For too long, our Nicaraguan elderly people have had a "bad streak" of luck in search of their pension that is due to them. So far, they have been unable to get anything, just like the old fisherman in the story. These seniors, because of their advanced age, have very little strength to continue working, and deserve a worthy break. Unfortunately, given that their right to peace has been taken away from them in the fall and winter of their lives, they have heroically decided to go out to sea with all the risks involved, such as the strong winds and dangerous tides of their surroundings, in search of their huge fish in order to live peacefully during the time they have left.
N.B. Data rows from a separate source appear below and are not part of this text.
===== config.mk =====
export PLATFORM = sky130hd
export DESIGN_NAME = multi_lane_serializer
export DESIGN_NICKNAME = d
export VERILOG_FILES = /design/src/rtl/multi_lane_serializer.sv
export SDC_FILE = /design/constraint.sdc
export NUM_CORES = 1
export LEC_CHECK = 0
export CORE_ASPECT_RATIO = 1.25
export CORE_MARGIN = 2
export CORE_UTILIZATION = 25
export CTS_CLUSTER_SIZE = 30
export DETAILED_ROUTE_END_ITERATION = 10
export DONT_BUFFER_PORTS = 1
export GPL_TIMING_DRIVEN = 1
export HOLD_SLACK_MARGIN = 0.02
export PLACE_DENSITY = 0.41
export SLEW_MARGIN = 20
export SYNTH_ARGS = -nofsm -noshare
export SYNTH_HDL_FRONTEND = slang
export SYNTH_SLANG_ARGS = --single-unit
export TNS_END_PERCENT = 20

===== constraint.sdc =====
create_clock -name clk_i -period 4.8 [get_ports clk_i]
set_input_delay 0.96 -clock clk_i [delete_from_list [all_inputs] [get_ports clk_i]]
set_output_delay 0.96 -clock clk_i [all_outputs]
set_load 0.01 [all_outputs]

===== src/rtl/multi_lane_serializer.sv =====
// Lockstep N:1 serializer for LANES parallel words with a one-word holding buffer.
// A valid/ready handshake lets words stream back-to-back with no idle cycles.
module multi_lane_serializer #(
   parameter int unsigned DATA_W    = 16,
   parameter int unsigned LANES     = 1,
   parameter bit          MSB_FIRST = 1'b1,
   parameter logic        IDLE_VAL  = 1'b0
) (
   input  logic                    clk_i,
   input  logic                    reset_ni,
   input  logic [LANES*DATA_W-1:0] data_i,
   input  logic                    valid_i,
   output logic                    ready_o,
   output logic [LANES-1:0]        data_o,
   output logic                    frame_o,
   output logic                    busy_o
);

   localparam int unsigned      CNT_W   = $clog2(DATA_W);
   localparam logic [CNT_W-1:0] CNT_MAX = CNT_W'(DATA_W - 1);

   typedef enum logic {StIdle, StShift} state_e;

   state_e                       state_q, state_d;
   logic [CNT_W-1:0]             cnt_q, cnt_d;
   logic [LANES-1:0][DATA_W-1:0] sr_q, sr_d;
   logic [LANES*DATA_W-1:0]      hold_q, hold_d;
   logic                         hold_valid_q, hold_valid_d;
   logic                         last_bit;
   logic                         accept;
   logic [CNT_W-1:0]             bit_idx;

   // ready depends on registered state only, never on valid_i
   always_comb begin
      last_bit = (state_q == StShift) && (cnt_q == CNT_MAX);
      ready_o  = !hold_valid_q || last_bit;
      accept   = valid_i && ready_o;
   end

   always_comb begin
      state_d      = state_q;
      cnt_d        = cnt_q;
      sr_d         = sr_q;
      hold_d       = hold_q;
      hold_valid_d = hold_valid_q;
      unique case (state_q)
         StIdle: begin
            if (accept) begin
               sr_d    = data_i;
               cnt_d   = '0;
               state_d = StShift;
            end
         end
         StShift: begin
            if (!last_bit) begin
               cnt_d = cnt_q + 1'b1;
               if (accept) begin
                  hold_d       = data_i;
                  hold_valid_d = 1'b1;
               end
            end else if (hold_valid_q) begin
               sr_d  = hold_q;
               cnt_d = '0;
               if (valid_i) begin
                  hold_d = data_i;
               end else begin
                  hold_valid_d = 1'b0;
               end
            end else if (accept) begin
               // Bypass the empty holding buffer so the stream stays gapless
               sr_d  = data_i;
               cnt_d = '0;
            end else begin
               state_d = StIdle;
               cnt_d   = '0;
            end
         end
      endcase
   end

   always_ff @(posedge clk_i or negedge reset_ni) begin
      if (!reset_ni) begin
         state_q      <= StIdle;
         cnt_q        <= '0;
         sr_q         <= '0;
         hold_q       <= '0;
         hold_valid_q <= 1'b0;
      end else begin
         state_q      <= state_d;
         cnt_q        <= cnt_d;
         sr_q         <= sr_d;
         hold_q       <= hold_d;
         hold_valid_q <= hold_valid_d;
      end
   end

   always_comb begin
      bit_idx = MSB_FIRST ? (CNT_MAX - cnt_q) : cnt_q;
      data_o  = {LANES{IDLE_VAL}};
      if (state_q == StShift) begin
         for (int unsigned l = 0; l < LANES; l++) begin
            data_o[l] = sr_q[l][bit_idx];
         end
      end
      frame_o = (state_q == StShift) && (cnt_q == '0);
      busy_o  = (state_q == StShift) || hold_valid_q;
   end

endmodule
--- src/rtl/apb_pkg.sv ---
// apb_pkg: shared APB completer types and constants
package apb_pkg;
  localparam int APB_ADDR_W = 4;
  localparam int APB_DATA_W = 8;
  localparam logic [APB_ADDR_W-1:0] APB_STATUS_ADDR = 4'hF;
  typedef enum logic {APB_IDLE, APB_ACCESS} apb_state_t;
endpackage

--- src/rtl/apb_wait_counter.sv ---
// apb_wait_counter: loadable down-counter with zero flag for APB wait states
module apb_wait_counter #(
  parameter int W = 4
) (
  input  logic         clk,
  input  logic         rst_n,
  input  logic         load,
  input  logic         dec,
  input  logic [W-1:0] load_val,
  output logic [W-1:0] cnt,
  output logic         zero
);
  assign zero = cnt == '0;
  always_ff @(posedge clk or negedge rst_n)
    if (!rst_n) cnt <= '0;
    else if (load) cnt <= load_val;
    else if (dec && !zero) cnt <= cnt - 1'b1;
endmodule

--- src/rtl/apb_slave_regfile.sv ---
// apb_slave_regfile: APB3 completer, 16x8 register file with programmable wait states.
// Define APB_SLV_PSLVERR_EN to make 4'hF a read-only write-count status register with Pslverr.
module apb_slave_regfile import apb_pkg::*; #(
  parameter int              WAIT_CYCLES = 2,
  parameter logic [APB_DATA_W-1:0] RESET_VAL = 8'h00
) (
  input  logic                  Clk,
  input  logic                  Reset,
  input  logic                  Psel,
  input  logic                  Penable,
  input  logic                  Pwrite,
  input  logic [APB_ADDR_W-1:0] Paddr,
  input  logic [APB_DATA_W-1:0] Pwdata,
  output logic [APB_DATA_W-1:0] Prdata,
  output logic                  Pready,
  output logic                  Pslverr
);
  apb_state_t state, nxt;
  logic [APB_DATA_W-1:0] mem [16];
  logic [APB_DATA_W-1:0] rd_val;
  logic [3:0] cnt;
  logic setup, done, zero, wr;
  assign setup  = state == APB_IDLE && Psel && !Penable;
  assign Pready = state == APB_ACCESS && zero;
  assign done   = Psel && Penable && Pready;
  apb_wait_counter #(.W(4)) u_cnt (
    .clk(Clk), .rst_n(Reset), .load(setup),
    .dec(state == APB_ACCESS && Psel && Penable),
    .load_val(4'(WAIT_CYCLES)), .cnt(cnt), .zero(zero)
  );
  always_comb nxt = setup ? APB_ACCESS :
                    (state == APB_ACCESS && (!Psel || done)) ? APB_IDLE : state;
  always_ff @(posedge Clk or negedge Reset)
    if (!Reset) state <= APB_IDLE;
    else state <= nxt;
`ifdef APB_SLV_PSLVERR_EN
  logic [APB_DATA_W-1:0] wcount;
  logic err;
  assign wr      = done && Pwrite && Paddr != APB_STATUS_ADDR;
  assign rd_val  = Paddr == APB_STATUS_ADDR ? wcount : mem[Paddr];
  assign Pslverr = Pready && err;
  always_ff @(posedge Clk or negedge Reset)
    if (!Reset) begin
      wcount <= '0;
      err    <= 1'b0;
    end else begin
      if (wr) wcount <= wcount + 1'b1;
      if (setup) err <= Pwrite && Paddr == APB_STATUS_ADDR;
    end
`else
  assign wr      = done && Pwrite;
  assign rd_val  = mem[Paddr];
  assign Pslverr = 1'b0;
`endif
  // Prdata is captured at setup, so a write never disturbs its own transfer's read data
  always_ff @(posedge Clk or negedge Reset)
    if (!Reset) Prdata <= '0;
    else if (setup) Prdata <= rd_val;
  always_ff @(posedge Clk or negedge Reset)
    if (!Reset) for (int i = 0; i < 16; i++) mem[i] <= RESET_VAL;
    else if (wr) mem[Paddr] <= Pwdata;
endmodule

--- config.mk ---
export PLATFORM = sky130hd
export DESIGN_NAME = apb_slave_regfile
export DESIGN_NICKNAME = d
export VERILOG_FILES = /design/src/rtl/apb_pkg.sv /design/src/rtl/apb_wait_counter.sv /design/src/rtl/apb_slave_regfile.sv
export SDC_FILE = /design/constraint.sdc
export NUM_CORES = 1
export LEC_CHECK = 0
export ABC_CLOCK_PERIOD_IN_PS = 2100
export BUFFER_PORTS_ARGS = -buffer_cell sky130_fd_sc_hd__buf_4
export CAP_MARGIN = 15
export CORE_UTILIZATION = 55
export CTS_CLUSTER_DIAMETER = 30
export DETAILED_ROUTE_END_ITERATION = 16
export GPL_TIMING_DRIVEN = 0
export PLACE_DENSITY_LB_ADDON = 0.15
export SLEW_MARGIN = 20
export SYNTH_ARGS = -nofsm -noshare
export SYNTH_HDL_FRONTEND = slang
export SYNTH_SLANG_ARGS = --single-unit
--- constraint.sdc ---
create_clock -name Clk -period 2.1 [get_ports Clk]
set_input_delay 0.21 -clock Clk [delete_from_list [all_inputs] [get_ports Clk]]
set_output_delay 0.21 -clock Clk [all_outputs]
set_load 0.05 [all_outputs]
==> flow_summary.ini, run 1 <==
[run_status]
outcome = finished clean

[timing]
clock.fmax_ghz = 0.482
final.period_utilization_pct = 98.8
report.final.slew_viol_count = 0
whs_ns = 0.0722
skew_ns = 0.00633
min_period_ns = 2.07
tightest_slew_ns = 0.775
slew_headroom_pct = 48.3
rsz0062_at_grt = yes
setup_violations = 0
timing.final.ws_setup_ns = 0.0256
hold_viol = 0

[floorplanning]
die_x_um = 113
coreArea_um2 = 12000
dieArea_um2 = 12800
die_h_um = 113
ioPinCount = 27
fp-row-count = 40
start_util_pct = 56.4

[synth]
yosysWarnings = 0
syn_area_per_cell_um2 = 14.2
synth_seq_area_share_pct = 52.1
synth_ff_type = dfrtp_1
syn_nets = 495
synth_top_area_share_pct = 52.1
synth_edf_count = 0
synth_area_leaders = dfrtp_1 (52%), mux2_2 (13%), mux2_4 (8.9%)
ys_ff_latch = 141
async_flop_share_pct = 100
syn-instance-count = 477
syn-cell-area_um2 = 6780
synth_top_cell_by_area = dfrtp_1
synth_most_common_cell = dfrtp_1
yosysUniqueCellTypes = 48
synthTopCellsByCount = dfrtp_1 (141), mux2_2 (80), mux2i_1 (48)

[final_layout]
final_nets = 552
stdcell_area_um2 = 8100
drive_gt1_share_pct = 44.8
syn_to_final_growth_pct = 19.6
diodes = 0
nFillCells = 859

[detailed_routing]
via_count = 4245
wirelength_mm = 16.2
drt-pass1-iter-count = 4
viasPerCell = 6.12
routedWlPerCell_um = 23.3
ant_nets = 0
drtIter0Drc = 257
drc = 0

[flow_run]
maxCapViolations = 0

[setup_path]
path_class = reg -> reg
start_kind = register
r2r_end = mem[95]$_DFFE_PN0P_
worstPathRequired_ns = 2.41
cp.arrival_ns = 2.38
r2r_slack_ns = 0.03
rr_worst_depth = 8
cp-end-kind = register
critical_path.max_fanout = 8
timing.rr.start = u_cnt.cnt[0]$_DFFE_PN0P_

[placed_design]
portBuffers = 25
gp_congestion = 0.790
pre_cts_ws_ns = -0.438
postPlaceCellArea_um2 = 7180
hpwl_mm = 10.5

[clock_network]
cts_inserted_buffers = 17
clock_sinks = 141
htreeDepth = 4
cts_root_buf = clkbuf_16
clockBufferDepth = 2
cts_tree = yes
clk_pin_slew_ns = 0.06
clock_latency_ns = 0.43

[power_and_ir_drop]
total_power_mw = 7.24
powerDensity_nw_per_um2 = 893
vdd_drop_max_uv = 592
leakage_nw = 3.98

[worst_hold_path]
min-delay-path-class = in -> reg
whs_path_depth = 2
hp-start = Psel
whs_endpoint = state$_DFFE_PN0P_

[global_route]
grt_pass1_wl_mm = 26.1
grt_overflow = 0
grt_pass1_vias = 4540
grt_antenna_before_repair = 0
grt_max_degree = 104
track_usage_pct = 27.9
## worst max path at each step
stage,from,to,slack [ns],depth (start not counted)
after floorplan,u_cnt.cnt[0]$_DFFE_PN0P_,mem[0]$_DFFE_PN0P_,0.02,6
final,u_cnt.cnt[0]$_DFFE_PN0P_,mem[95]$_DFFE_PN0P_,0.03,8
after global routing,u_cnt.cnt[0]$_DFFE_PN0P_,mem[95]$_DFFE_PN0P_,-0.03,8
after CTS,u_cnt.cnt[0]$_DFFE_PN0P_,Pready,0.008,7
after global placement,u_cnt.cnt[0]$_DFFE_PN0P_,mem[3]$_DFFE_PN0P_,-0.36,6
after detailed placement,u_cnt.cnt[0]$_DFFE_PN0P_,mem[3]$_DFFE_PN0P_,-0.44,6
## metrics by stage
stage          utilization, %  instances  setup TNS, ns
2_1_floorplan               -        477              0
3_3_place_gp             59.5        649         -29.84
3_5_place_dp             59.8        650         -36.82
4_1_cts                  67.2        693              0
5_1_grt                  67.5        694         -0.150
6_report                 67.5        694              0
## power breakdown
part / internal [mW] / switching, mW
sequential: 2.83 / 0.0738
combinational: 0.309 / 0.484
clock: 2.40 / 1.14
## per-layer routing
metal	part of all wire (%)	global-route usage (%)	vias up
met2	47	42.8	117
met1	46	39.7	2240
li1	-	-	1865
met3	5.4	5.57	23
met5	0	0	-
met4	1.7	10.6	0
## state kept, by name, summed over array words and instances (netlist names)
signal     flops
mem          128
Prdata         8
u_cnt.cnt      4
state          1
## cells by family (layout without fill, tap and decap cells)
| family | count (synthesis) | after routing | synth area share, % |
|---|---|---|---|
| compound gates | 46 | 46 | 4.45 |
| fa+ha+maj | 1 | 1 | 0.185 |
| buf+inv | 31 | 101 | 2.53 |
| flops | 141 | 141 | 52.1 |
| mux | 184 | 184 | 33.2 |
| other cells | 1 | 1 | 0.0553 |
| simple gates | 73 | 73 | 7.46 |
## worst max-delay path: stages (launching register included)
cell      delay [ns]
dfrtp_1         0.40
inv_2           0.09
ha_4            0.13
nor3b_4         0.21
buf_12          0.16
nand4b_4        0.18
or2_1           0.31
buf_6           0.17
mux2_4          0.30
## cells in the final DEF, fill, tap and decap left out, drive strengths merged, types with 2 or more instances in the layout
master   synthesis  layout
dfrtp          141     141
mux2           128     128
buf             21      58
mux2i           48      48
clkbuf           6      26
nor2            19      19
o22ai           13      13
nand2           12      12
nor3            12      12
a21oi           11      11
nand3            9       9
mux4             8       8
o21ai            7       7
bufinv           0       7
clkinv           1       6
a2bb2oi          4       4
o32ai            4       4
nand3b           4       4
a221oi           4       4
or2              3       3
inv              3       3
or3b             2       2
nand4b           2       2
nor3b            2       2
and2             2       2
or3              2       2
## cell type report
type | count | area (um2) | share of cell area, %
Sequential cell | 141 | 3530 | 43.5
Timing Repair Buffer | 38 | 389 | 4.80
Inverter | 4 | 15.0 | 0.185
Buffer | 27 | 156 | 1.93
Tap cell | 147 | 184 | 2.27
Clock buffer | 20 | 457 | 5.64
Multi-Input combinational cell | 305 | 3130 | 38.7
Clock inverter | 12 | 239 | 2.95
## repair_timing
action,4_1_cts,5_1_grt
setup endpoints to repair,129,74
resized for setup,11,4
gates cloned,0,0
buffers inserted,10,1
hold buffers,1,0
pin swaps,6,4
endpoints found under the hold margin,38,0
(Power assumes the default switching activity.)
==> run 2, diff against run 1 <==
==> constraint.sdc (replaced) <==
create_clock -name Clk -period 2.1 [get_ports Clk]
set_input_delay 0.315 -clock Clk [delete_from_list [all_inputs] [get_ports Clk]]
set_output_delay 0.315 -clock Clk [all_outputs]
set_load 0.05 [all_outputs]
==> run 2 against run 1 <==
The flow now finishes with violations (setup timing). Combinational power increased by 4.0%. Non-clock buffer count grew 17. Fmax shrank 7.1%. First-iteration DRC count rose by 32%. Count of clock-buffer cells in the layout stayed put. Critical endpoint is now mem[25]$_DFFE_PN0P_. Via count rose by 5.3%. Register-to-register slack lost 0.16 ns. Critical path depth down 1. Final cell count is 2.4% higher.
==> flow_summary.ini, run 2 (synthesized netlist as in run 1, its figures left out) <==
[clock_network]
cts_root_buf = clkbuf_16
clockBufferDepth = 2
clock_latency_ns = 0.42
htreeDepth = 4
cts_tree = yes
clock_sinks = 141
cts_inserted_buffers = 17
clk_pin_slew_ns = 0.06

[detailed_routing]
ant_nets = 0
drtIter0Drc = 340
routedWlPerCell_um = 24.9
wirelength_mm = 17.7
viasPerCell = 6.29
drc = 0
via_count = 4471
drt-pass1-iter-count = 5

[global_route]
use_met3_pct = 6.27
grt_antenna_before_repair = 0
grt_pass1_wl_mm = 27.4
grtUsageMet1_pct = 41.2
top_usage_layer = met2
grt_overflow = 0
grt_max_degree = 104
track_usage_pct = 29.2
met2_usage_pct = 44.8
grt_pass1_vias = 4691

[setup_path]
path_cells = inv_2 > ha_4 > nor3b_4 > nand2_4 > nor3_4 > buf_6 > mux2_4
cp_num_buf_inv = 2
cp-end-kind = register
crit_family = simple AND/OR/NAND/NOR gates
r2r_slack_ns = -0.13
timing.rr.start = u_cnt.cnt[1]$_DFFE_PN0P_
cp.arrival_ns = 2.54
rr_worst_depth = 7
critical_path.slowest_cell = nor3b_4
worstPathRequired_ns = 2.41
crit_path_max_incr_delay_ns = 0.49
critical_path_depth = 7
path_class = reg -> reg
start_kind = register
r2r_end = mem[25]$_DFFE_PN0P_
critical_path.max_fanout = 6

[floorplanning]
start_util_pct = 56.4
die_x_um = 113
die_h_um = 113
fp-row-count = 40
dieArea_um2 = 12800
ioPinCount = 27
coreArea_um2 = 12000

[timing]
skew_ns = 0.00566
clock.fmax_ghz = 0.448
min_period_ns = 2.23
tightest_slew_ns = 0.776
hold_viol = 0
setup_violations = 128
rsz0062_at_grt = yes
report.final.slew_viol_count = 0
timing.final.ws_setup_ns = -0.134
slew_headroom_pct = 48.2
final.period_utilization_pct = 106

[final_layout]
drive_gt1_share_pct = 47.9
largestRegisters = mem x128, Prdata x8, u_cnt.cnt x4
syn_to_final_growth_pct = 28.2
final_cell_mix = dfrtp_1 (141), mux2_4 (128), mux2i_1 (48)
final_nets = 569
diodes = 0
top_register = mem
largest_reg_flops = 128
fin_cells = 711
final_core_util_pct = 72.3
layout_commonest_cell = dfrtp_1

[run_status]
outcome = finished, violations left
violations = setup timing

[flow_run]
maxCapViolations = 0

[power_and_ir_drop]
leakage_nw = 4.21
vdd_drop_max_uv = 606
powerDensity_nw_per_um2 = 836
total_power_mw = 7.26

[worst_hold_path]
min-delay-path-class = in -> reg
whs_path_depth = 2
hp-start = Psel
whs_endpoint = state$_DFFE_PN0P_

[placed_design]
portBuffers = 25
dp_cells = 650
gp_congestion = 0.790
hpwl_mm = 10.5
run 2: report_power, final:
group          leakage [nW]  internal (mW)  switching [mW]
combinational          1.92          0.329           0.496
clock                 0.344           2.40            1.12
sequential             1.94           2.83          0.0774
total                  4.21           5.56            1.70
run 2: area by class of cell:
type / instances / area [um2]
Sequential cell: 141 / 3530
Multi-Input combinational cell: 305 / 3470
Fill cell: 759 / 3330
Timing Repair Buffer: 55 / 633
Clock buffer: 20 / 457
Clock inverter: 12 / 239
Tap cell: 147 / 184
Buffer: 27 / 163
Inverter: 4 / 15.0
run 2: what timing repair did:
action                                  4_1_cts  5_1_grt
endpoints found under the setup margin      129      129
hold endpoints to repair                     38        0
pin swaps                                    17       11
resized for setup                            62       56
hold buffers                                  1        0
setup buffers                                26        2
run 2: worst max path at each step:
| stage | startpoint | to |
|---|---|---|
| floorplan | u_cnt.cnt[0]$_DFFE_PN0P_ | mem[0]$_DFFE_PN0P_ |
| finish | u_cnt.cnt[1]$_DFFE_PN0P_ | mem[25]$_DFFE_PN0P_ |
| CTS | u_cnt.cnt[1]$_DFFE_PN0P_ | Pready |
| global placement | u_cnt.cnt[0]$_DFFE_PN0P_ | mem[3]$_DFFE_PN0P_ |
| global route | u_cnt.cnt[1]$_DFFE_PN0P_ | mem[26]$_DFFE_PN0P_ |
| detailed placement | u_cnt.cnt[0]$_DFFE_PN0P_ | mem[3]$_DFFE_PN0P_ |
run 2: per-stage QoR:
stage	hold slack [ns]	TNS, ns	setup slack, ns	instance area [um2]
after global placement	0.470	-30.19	-0.359	7150
final	0.180	-6.88	-0.134	8680
after CTS	0.162	-1.18	-0.130	8440
after floorplan	0.0194	0	0.0191	6780
after detailed placement	0.219	-37.13	-0.438	7180
after global routing	0.181	-15.65	-0.186	8680
run 2: worst reg2reg max path: stages, from the launching register on:
cell and delay, ns:
dfrtp_1 0.40, inv_2 0.08, ha_4 0.13, nor3b_4 0.49
nand2_4 0.23, nor3_4 0.30, buf_6 0.19, mux2_4 0.31
run 2: layer usage:
metal | up-vias | part of all wire [%]
li1 | 1911 | -
met1 | 2357 | 45
met2 | 174 | 47
met3 | 29 | 6.3
met4 | 0 | 2.1
met5 | - | 0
The struggle of our senior citizens has been against storms, floods, and windstorms in order to fish the old age insurance that they have always deserved. Unfortunately, the great fish that assures their old age insurance has been devoured by sharks of the various governments during the past thirty years. There are also other sharks with large jaws and fangs, including the Army and some private enterprises, who have not paid what they owe to social security. We have seen how these beasts have torn the poor fish apart unscrupulously to fund their political propaganda, without any regard for the old man who has battled storms to get his fish. There is nothing left but a meager skeleton, leaving the old man to his fate with the solitude and anguish of the open sea.
Our elderly people, with their struggle for their rights to a decent life, have taught the young and all the people that the values of justice, labor and perseverance are lifelong. They teach us that consciences are not purchasable, and to settle in fear of dishonesty and abuse of authority is unacceptable. They are willing to battle for their beliefs and convictions until the end. We must recognize that they are a generation who will always remember the values of fair and honest work in order to continue living. These are values that in our time have been lost because of the corruption and lack of credible authority that are seen in every corner of the nation. This happens so frequently that we see it as something natural. Our elders, with their fight against injustice and fidelity to their memory and values, have given us citizens a life lesson and a model of conduct that is not purchasable even with all the gold in the world.
Even if our elders do not return from their fight in open sea with the big fish in their boat (it being very likely that the fish will be destroyed by sharks), they are already victorious in the eyes of our youth and people. We all need to be like the young man of the story that helped and learned from the old fisherman. Let us accompany them in their fight against the raging sea sharks and take their experience as life lessons that will last us forever. It’s with a fighting and firm spirit, like the old fisherman in the sea, that we can change our reality. Our seniors are leaving us a legacy of action and firm principles that are not seen anywhere. They have earned our respect and admiration. They are unquestionably our most precious treasure, and have fought and suffered enough. Let’s defend them against wind and storms, just like in the novel The Old Man and the Sea.